わたわたとメニューとバルの顔を見比べるわたしにバルはほら、とメニューの一か所を指さす。
「リーシャの好きなクロワッサンもありますよ。昨日おいしいと言っていたでしょう?」
くろわっさん。それは昨日の朝食べたクロワッサンである。なんだ食べろということか。基本的にここの食べ物は大きいのだけれど、クロワッサンはどちらかといえば小さめで(それでもやっぱり地球のクロワッサンより大きい)それくらいなら食べられるかもしれない。
「くろわっさん、たべます」
「それでは、クロワッサンとりんごジュースを頼みましょうか」
「あい」
どうやらバルが頼んでくれるらしい。ウエイトレスのおねーさんを呼び寄せるバルから目の前のビズーガさんに視線を戻す。
「……なに、ですか?」
相変わらず掃除機のように料理を吸い込んでいるかと思いきや、水の入ったコップ片手にニヤニヤとこちらを見るビズーガさんに首を傾げる。
「ん? いや、なんでもねぇよ」
「なんでもねーよ?」
首を振ってるってことは、「気にしなくていいよ」とかそういう意味だろう。いや、でもニヤニヤ見られていると気になるのだけど。じっと視線を当てれば、ビズーガさんはにっかりとお決まりのように大きく笑う。む、誤魔化された。
「リーシャ、クロワッサンだけで足りんのか?」
「たり……?」
知らない単語だけど、疑問形だ。この場合。足りますか? って聞かれてる、んだろうか。そう判断して大きく頷いてみせる。
「あい。だいじょーぶ」
「リーシャはあまり肉を好まないので。夕食であれば少しは食べるのですが」
イケメン効果か、キャッキャッと楽しげにやって来たピンクの髪のおねーさんに注文をし終えたバルがわたしの膝に乗ったままになっていたメニューを片づけながらなにか言う。リーシャ、好き、ない、肉。ええっと、と文章を組み立てているうちに会話はどんどん進んでしまう。
「ああん? 竜人だろう、おまえ」
わしゃわしゃと向かい側から撫でられ、ぐわんぐわんと頭が揺れる。おう力が強い、とされるがままに揺れていたら、ぺいっとバルがビズーガさんの手を雑に払った。

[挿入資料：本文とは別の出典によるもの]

[src/rtl/move_ops_defs.vh]
// constants for the move / indirect access execution block
// assumes 14-bit opcodes and a 16-bit data address space
`ifndef MOVE_OPS_DEFS_VH
`define MOVE_OPS_DEFS_VH

// --------
// widths
// --------
`define BANK_W      5
`define FILE_W      7

// --------
// opcode patterns
// --------
`define OPC_IND_TOP   10'h001
`define OPC_REL_TOP   6'h3f
`define OPC_BANK_TOP  9'h001
`define OPC_LIT_TOP   6'h30
`define OPC_WF_TOP    7'h01
`define OPC_NOP       14'h0000
`define OPC_RESET     14'h0001
`define OPC_OPTION    14'h0062

// --------
// pointer mode field codes
// --------
`define MODE_PREINC   2'h0
`define MODE_PREDEC   2'h1
`define MODE_POSTINC  2'h2
`define MODE_POSTDEC  2'h3

// --------
// file addresses that stand for the pointers
// --------
`define IND_LOC0      7'h00
`define IND_LOC1      7'h01

// --------
// register port offsets
// --------
`define RA_ACC        4'h0
`define RA_STATUS     4'h1
`define RA_BANK       4'h2
`define RA_OPTION     4'h3
`define RA_PTR0_LO    4'h4
`define RA_PTR0_HI    4'h5
`define RA_PTR1_LO    4'h6
`define RA_PTR1_HI    4'h7
`define RA_POWER_CONTROL_STATUS_REG       4'h8

// --------
// reset values
// --------
`define RST_ACC       8'h00
`define RST_BANK      5'h00
`define RST_OPTION    8'hff
`define RST_PTR       16'h0000

`endif

[src/rtl/move_and_indirect_access_ops.v]
// execution of move, indirect pointer and control instructions
// assumes fetch holds instr_data while instr_valid is high and
// data memory answers a read with mem_rdata one cycle later
//
// Functional notes
// RULE1: indirect load reads pointer target, sets zero
// RULE2: mode field 00/01/10/11 pre/pre/post/post inc-dec
// RULE3: pre modes update pointer then use it
// RULE4: offset -32..31 added, pointer kept
// RULE5: pointer ends one up or down
// RULE6: pointer wraps at 16 bits
// RULE7: indirect locations map to pointer target
// RULE8: indirect store writes acc, flags kept
// RULE9: pointer updates never touch status flags
// RULE10: bank literal load, flags kept
// RULE11: eight-bit literal to acc, one cycle
// RULE12: acc to file register, one cycle
// RULE13: acc to option register, one cycle
// RULE14: reset instruction resets device, clears flag
// RULE15: no operation changes nothing, one cycle
//
// Local design decisions: the address-and-strobe port and the address map.
`include "move_ops_defs.vh"

module move_and_indirect_access_ops #(
    parameter PTR_W = 16,
    parameter OFS_W = 6
) (
    ref_clk,
    resetn,
    instr_valid,
    instr_data,
    instr_ready_q,
    mem_addr_q,
    mem_wdata_q,
    mem_we_q,
    mem_re_q,
    mem_rdata,
    acc_q,
    zero_flag_q,
    bank_q,
    option_q,
    soft_reset_q,
    reset_instruction_flag_n,
    reg_addr,
    reg_wdata,
    reg_we,
    reg_re,
    reg_rdata_q
);
    // --------
    // ports
    // --------
    input  wire              ref_clk;        // core clock, 50 MHz
    input  wire              resetn;         // sync reset, low
    input  wire              instr_valid;    // opcode offered
    input  wire [13:0]       instr_data;     // opcode word
    output reg               instr_ready_q;  // opcode taken if high
    output reg  [PTR_W-1:0]  mem_addr_q;     // data address
    output reg  [7:0]        mem_wdata_q;    // data to write
    output reg               mem_we_q;       // write strobe
    output reg               mem_re_q;       // read strobe
    input  wire [7:0]        mem_rdata;      // read data, next cycle
    output reg  [7:0]        acc_q;          // working register
    output reg               zero_flag_q;    // zero status flag
    output reg  [4:0]        bank_q;         // bank select register
    output reg  [7:0]        option_q;       // timer/option register
    output wire              soft_reset_q;   // reset pulse, from flop
    output wire              reset_instruction_flag_n; // from flop
    input  wire [3:0]        reg_addr;       // register port address
    input  wire [7:0]        reg_wdata;      // register write data
    input  wire              reg_we;         // register write strobe
    input  wire              reg_re;         // register read strobe
    output reg  [7:0]        reg_rdata_q;    // read data, next cycle

    // --------
    // states, one-hot
    // --------
    localparam [2:0] ST_IDLE  = 3'h1;  // taking opcodes
    localparam [2:0] ST_ISSUE = 3'h2;  // read strobe out
    localparam [2:0] ST_CATCH = 3'h4;  // read data back

    // --------
    // registers
    // --------
    reg  [2:0]       state_q;          // sequencer state
    reg  [2:0]       state_d;          // next state
    reg  [PTR_W-1:0] ptr0_q;           // indirect_pointer 0
    reg  [PTR_W-1:0] ptr1_q;           // indirect_pointer 1
    reg  [PTR_W-1:0] ptr0_d;           // next pointer 0
    reg  [PTR_W-1:0] ptr1_d;           // next pointer 1
    reg  [7:0]       acc_d;            // next working register
    reg              zero_d;           // next zero flag
    reg  [4:0]       bank_d;           // next bank select
    reg  [7:0]       option_d;         // next option
    reg  [PTR_W-1:0] addr_d;           // next data address
    reg  [7:0]       wdata_d;          // next write data
    reg              we_d;             // next write strobe
    reg              re_d;             // next read strobe
    reg              ready_d;          // next ready
    reg              reset_op;         // reset instruction taken
    reg              power_control_status_reg_set;         // software sets flag

    // --------
    // opcode fields
    // --------
    wire        take    = instr_valid & instr_ready_q; // opcode accepted
    wire [13:0] op      = instr_data;                   // short alias
    // short pointer form: mode field in the low bits
    wire        ind_op  = (op[13:4] == `OPC_IND_TOP);
    // offset form: signed six-bit offset in the low bits
    wire        rel_op  = (op[13:8] == `OPC_REL_TOP);
    wire        ind_any = ind_op | rel_op;             // any pointer move
    wire        is_st   = ind_op ? op[3] : op[7];      // store, else load
    wire        sel     = ind_op ? op[2] : op[6];      // pointer select
    wire [1:0]  pointer_mode_field = op[1:0];          // RULE2
    wire [OFS_W-1:0] offset = op[OFS_W-1:0];           // RULE4
    wire        bank_literal_load_op = (op[13:5] == `OPC_BANK_TOP);
    wire        literal_to_acc_op    = (op[13:8] == `OPC_LIT_TOP);
    wire        acc_to_file_op       = (op[13:7] == `OPC_WF_TOP);
    wire        option_op            = (op == `OPC_OPTION);
    wire        sw_reset_op          = (op == `OPC_RESET);
    wire        no_operation_op      = (op == `OPC_NOP);
    wire [6:0]  file_addr            = op[6:0];        // RULE12

    // indirect_load_op and indirect_store_op, both forms
    wire indirect_load_op  = ind_any & ~is_st;
    wire indirect_store_op = ind_any &  is_st;

    // --------
    // pointer arithmetic, one unit per pointer
    // --------
    wire [PTR_W-1:0] eff0;   // address via pointer 0
    wire [PTR_W-1:0] eff1;   // address via pointer 1
    wire [PTR_W-1:0] nxt0;   // pointer 0 after move
    wire [PTR_W-1:0] nxt1;   // pointer 1 after move

    pointer_unit #(
        .PTR_W (PTR_W),
        .OFS_W (OFS_W)
    ) u_ptr0 (
        .ptr      (ptr0_q),
        .mode     (pointer_mode_field),
        .offset   (offset),
        .rel      (rel_op),
        .eff_addr (eff0),
        .ptr_next (nxt0)
    );

    pointer_unit #(
        .PTR_W (PTR_W),
        .OFS_W (OFS_W)
    ) u_ptr1 (
        .ptr      (ptr1_q),
        .mode     (pointer_mode_field),
        .offset   (offset),
        .rel      (rel_op),
        .eff_addr (eff1),
        .ptr_next (nxt1)
    );

    // chosen pointer's effective address
    wire [PTR_W-1:0] eff_sel = sel ? eff1 : eff0;      // RULE1

    // file address in the current bank, zero-extended
    wire [PTR_W-1:0] bank_addr =
        {{(PTR_W-`BANK_W-`FILE_W){1'b0}}, bank_q, file_addr};

    // --------
    // soft reset and reset-instruction flag
    // --------
    reset_flag_keeper u_rst (
        .ref_clk                  (ref_clk),
        .resetn                   (resetn),
        .reset_op                 (reset_op),
        .sw_set                   (power_control_status_reg_set),
        .soft_reset_q             (soft_reset_q),
        .reset_instruction_flag_n (reset_instruction_flag_n)
    );

    // core register reset: power-on or the software reset pulse; reg_rdata_q and the reset flag see resetn only
    wire core_rst = ~resetn | soft_reset_q;            // RULE14

    // --------
    // execute, next-state logic
    // --------
    // nothing changes unless an opcode or a register write says so, so the zero flag is only
    // written here by the indirect load
    always @* begin
        state_d  = state_q;
        ptr0_d   = ptr0_q;
        ptr1_d   = ptr1_q;
        acc_d    = acc_q;
        zero_d   = zero_flag_q;                        // RULE9
        bank_d   = bank_q;
        option_d = option_q;
        addr_d   = mem_addr_q;
        wdata_d  = mem_wdata_q;
        we_d     = 1'b0;
        re_d     = 1'b0;
        ready_d  = instr_ready_q;
        reset_op = 1'b0;
        power_control_status_reg_set = 1'b0;

        // software writes first, so an instruction below wins
        if (reg_we) begin
            case (reg_addr)
                `RA_BANK:    bank_d   = reg_wdata[4:0];
                `RA_OPTION:  option_d = reg_wdata;
                `RA_PTR0_LO: ptr0_d   = {ptr0_q[PTR_W-1:8], reg_wdata};
                `RA_PTR0_HI: ptr0_d   = {reg_wdata, ptr0_q[7:0]};
                `RA_PTR1_LO: ptr1_d   = {ptr1_q[PTR_W-1:8], reg_wdata};
                `RA_PTR1_HI: ptr1_d   = {reg_wdata, ptr1_q[7:0]};
                `RA_POWER_CONTROL_STATUS_REG:    power_control_status_reg_set = reg_wdata[0];
                default: begin
                    // read-only or unmapped: ignored
                end
            endcase
        end

        case (state_q)
            ST_IDLE: begin
                if (take) begin
                    if (ind_any) begin
                        // pointer moves, status untouched
                        if (sel) begin
                            ptr1_d = nxt1;             // RULE5 RULE9
                        end else begin
                            ptr0_d = nxt0;             // RULE5 RULE9
                        end
                        addr_d = eff_sel;              // RULE3 RULE4
                    end
                    if (indirect_store_op) begin
                        wdata_d = acc_q;               // RULE8
                        we_d    = 1'b1;                // RULE8
                    end else if (indirect_load_op) begin
                        // two more cycles for the memory read
                        re_d    = 1'b1;                // RULE1
                        ready_d = 1'b0;
                        state_d = ST_ISSUE;
                    end else if (bank_literal_load_op) begin
                        bank_d = op[4:0];              // RULE10
                    end else if (literal_to_acc_op) begin
                        acc_d = op[7:0];               // RULE11
                    end else if (acc_to_file_op) begin
                        // indirect locations hold nothing themselves
                        if (file_addr == `IND_LOC0) begin
                            addr_d = ptr0_q;           // RULE7
                        end else if (file_addr == `IND_LOC1) begin
                            addr_d = ptr1_q;           // RULE7
                        end else begin
                            addr_d = bank_addr;        // RULE12
                        end
                        wdata_d = acc_q;               // RULE12
                        we_d    = 1'b1;                // RULE12
                    end else if (option_op) begin
                        option_d = acc_q;              // RULE13
                    end else if (sw_reset_op) begin
                        reset_op = 1'b1;               // RULE14
                    end else if (no_operation_op) begin
                        // one cycle, nothing written     RULE15
                    end else begin
                        // opcodes of other units: no effect here
                    end
                end
            end
            ST_ISSUE: begin
                // read strobe is out, data comes next cycle
                state_d = ST_CATCH;
            end
            ST_CATCH: begin
                // memory answers; ready only back now
                acc_d   = mem_rdata;                   // RULE1
                zero_d  = (mem_rdata == 8'h00);        // RULE1
                state_d = ST_IDLE;
                ready_d = 1'b1;
            end
            default: begin
                // illegal code: recover to idle
                state_d = ST_IDLE;
                ready_d = 1'b1;
            end
        endcase
    end

    // --------
    // state registers
    // --------
    // the soft reset pulse clears the core exactly like power-on
    always @(posedge ref_clk) begin
        if (core_rst) begin
            state_q       <= ST_IDLE;
            ptr0_q        <= `RST_PTR;
            ptr1_q        <= `RST_PTR;
            acc_q         <= `RST_ACC;
            zero_flag_q   <= 1'b0;
            bank_q        <= `RST_BANK;
            option_q      <= `RST_OPTION;
            mem_addr_q    <= `RST_PTR;
            mem_wdata_q   <= 8'h00;
            mem_we_q      <= 1'b0;
            mem_re_q      <= 1'b0;
            instr_ready_q <= 1'b0;
        end else begin
            state_q       <= state_d;
            ptr0_q        <= ptr0_d;
            ptr1_q        <= ptr1_d;
            acc_q         <= acc_d;
            zero_flag_q   <= zero_d;
            bank_q        <= bank_d;
            option_q      <= option_d;
            mem_addr_q    <= addr_d;
            mem_wdata_q   <= wdata_d;
            mem_we_q      <= we_d;
            mem_re_q      <= re_d;
            // ready rises on the first edge out of reset
            instr_ready_q <= (state_q == ST_IDLE) & ~take ? 1'b1
                                                         : ready_d;
        end
    end

    // --------
    // register port read side
    // --------
    // read data stands in the cycle after the strobe only
    always @(posedge ref_clk) begin
        if (!resetn) begin
            reg_rdata_q <= 8'h00;
        end else if (reg_re) begin
            case (reg_addr)
                `RA_ACC:     reg_rdata_q <= acc_q;
                `RA_STATUS:  reg_rdata_q <= {7'h00, zero_flag_q};
                `RA_BANK:    reg_rdata_q <= {3'h0, bank_q};
                `RA_OPTION:  reg_rdata_q <= option_q;
                `RA_PTR0_LO: reg_rdata_q <= ptr0_q[7:0];
                `RA_PTR0_HI: reg_rdata_q <= ptr0_q[PTR_W-1:8];
                `RA_PTR1_LO: reg_rdata_q <= ptr1_q[7:0];
                `RA_PTR1_HI: reg_rdata_q <= ptr1_q[PTR_W-1:8];
                `RA_POWER_CONTROL_STATUS_REG:    reg_rdata_q <= {7'h00, reset_instruction_flag_n};
                default:     reg_rdata_q <= 8'h00;
            endcase
        end else begin
            reg_rdata_q <= 8'h00;
        end
    end
endmodule // move_and_indirect_access_ops

[src/rtl/pointer_unit.v]
// address and update arithmetic for one indirect pointer
// assumes the caller registers the next pointer value
`include "move_ops_defs.vh"
module pointer_unit #(
    parameter PTR_W = 16,
    parameter OFS_W = 6
) (
    ptr,
    mode,
    offset,
    rel,
    eff_addr,
    ptr_next
);
    input  wire [PTR_W-1:0] ptr;       // current pointer
    input  wire [1:0]       mode;      // pointer mode field
    input  wire [OFS_W-1:0] offset;    // signed offset
    input  wire             rel;       // offset form
    output reg  [PTR_W-1:0] eff_addr;  // address used
    output reg  [PTR_W-1:0] ptr_next;  // pointer after move

    // --------
    // arithmetic
    // --------
    // widths equal to the pointer so the sums wrap by themselves
    wire [PTR_W-1:0] inc  = ptr + {{(PTR_W-1){1'b0}}, 1'b1};      // RULE6
    wire [PTR_W-1:0] dec  = ptr - {{(PTR_W-1){1'b0}}, 1'b1};      // RULE6
    wire [PTR_W-1:0] sext = {{(PTR_W-OFS_W){offset[OFS_W-1]}}, offset};
    wire [PTR_W-1:0] sum  = ptr + sext;                            // RULE4

    // --------
    // mode select
    // --------
    always @* begin
        eff_addr = ptr;
        ptr_next = ptr;
        if (rel) begin
            eff_addr = sum;                                        // RULE4
        end else begin
            case (mode)
                `MODE_PREINC: begin
                    eff_addr = inc;                                // RULE3
                    ptr_next = inc;                                // RULE5
                end
                `MODE_PREDEC: begin
                    eff_addr = dec;                                // RULE3
                    ptr_next = dec;                                // RULE5
                end
                `MODE_POSTINC: begin
                    ptr_next = inc;                                // RULE5
                end
                default: begin
                    ptr_next = dec;                                // RULE5
                end
            endcase
        end
    end
endmodule // pointer_unit

[src/rtl/reset_flag_keeper.v]
// software reset pulse and the active-low reset-instruction flag
// assumes one clock and a synchronous active-low power-on reset
module reset_flag_keeper (
    ref_clk,
    resetn,
    reset_op,
    sw_set,
    soft_reset_q,
    reset_instruction_flag_n
);
    input  wire ref_clk;                   // core clock
    input  wire resetn;                    // power-on reset, low
    input  wire reset_op;                  // reset instruction taken
    input  wire sw_set;                    // software writes flag to 1
    output reg  soft_reset_q;              // one-cycle device reset
    output reg  reset_instruction_flag_n;  // low after reset instruction

    // --------
    // flag and pulse
    // --------
    // flag survives the soft reset it reports, so only resetn or a software set returns it high
    always @(posedge ref_clk) begin
        if (!resetn) begin
            soft_reset_q             <= 1'b0;
            reset_instruction_flag_n <= 1'b1;
        end else begin
            soft_reset_q <= reset_op;                      // RULE14
            // the instruction wins over a software set in the same cycle
            if (reset_op) begin
                reset_instruction_flag_n <= 1'b0;          // RULE14
            end else if (sw_set) begin
                reset_instruction_flag_n <= 1'b1;
            end
        end
    end
endmodule // reset_flag_keeper

[config.mk]
export PLATFORM = sky130hd
export DESIGN_NAME = move_and_indirect_access_ops
export DESIGN_NICKNAME = d
export VERILOG_FILES = /design/src/rtl/move_and_indirect_access_ops.v /design/src/rtl/pointer_unit.v /design/src/rtl/reset_flag_keeper.v
export VERILOG_INCLUDE_DIRS = /design/src /design/src/rtl
export SDC_FILE = /design/constraint.sdc
export NUM_CORES = 1
export LEC_CHECK = 0
export BUFFER_PORTS_ARGS = -buffer_cell sky130_fd_sc_hd__buf_2
export CORE_UTILIZATION = 60
export CTS_CLUSTER_DIAMETER = 80
export CTS_CLUSTER_SIZE = 14
export DETAILED_ROUTE_END_ITERATION = 10
export HOLD_SLACK_MARGIN = 0.05
export PLACE_DENSITY = 0.82
export SYNTH_ARGS = -nofsm -noshare
export SYNTH_HDL_FRONTEND = slang
export SYNTH_SLANG_ARGS = --single-unit
[constraint.sdc]
create_clock -name ref_clk -period 2.8 [get_ports ref_clk]
set_input_delay 0.28 -clock ref_clk [delete_from_list [all_inputs] [get_ports ref_clk]]
set_output_delay 0.28 -clock ref_clk [all_outputs]
set_load 0.01 [all_outputs]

どうやらこの2人、いつもこんな感じでやり取りしているようだ。なにせ、バルの珍しい冷たい視線にビズーガさんがくじける様子がない。今も何にも気にしていないように、払われた手をさすりながらバルの言葉をふんふん聞いている。
「あまり食べさせてもらってこなかったのでしょう。肉もそうですが、リーシャは他のものもほとんど食べません」
「……そりゃあ、」
「……なに、ですか?」
なぜか2人から痛ましげな顔で見られ、きょとんと首を傾げる。
「いっぱい食べておっきくなれよ」
ビズーガさんはなぜだか真面目な顔をしてさっき手を払われたばかりだというのにまたわたしの頭をぐわんぐわんして、バルに再び雑に手を払われている。
いや、だから、どうしてそんな「可哀想に」って目で見てくるのだ!!
未だ簡単な文章しかわからないわたしに、そう尋ねる術は、ない。
狼なヴィズーガさんは肉食です。野菜は時たま食べますが、食べなくても支障はない。
竜人は肉を好みますが基本的に雑食。いろんなものをバランスよく、な地球タイプの種族。バルは竜人にしてはちょっぴり食が細い人です。それでもリーシャにしてみればよく食べる人。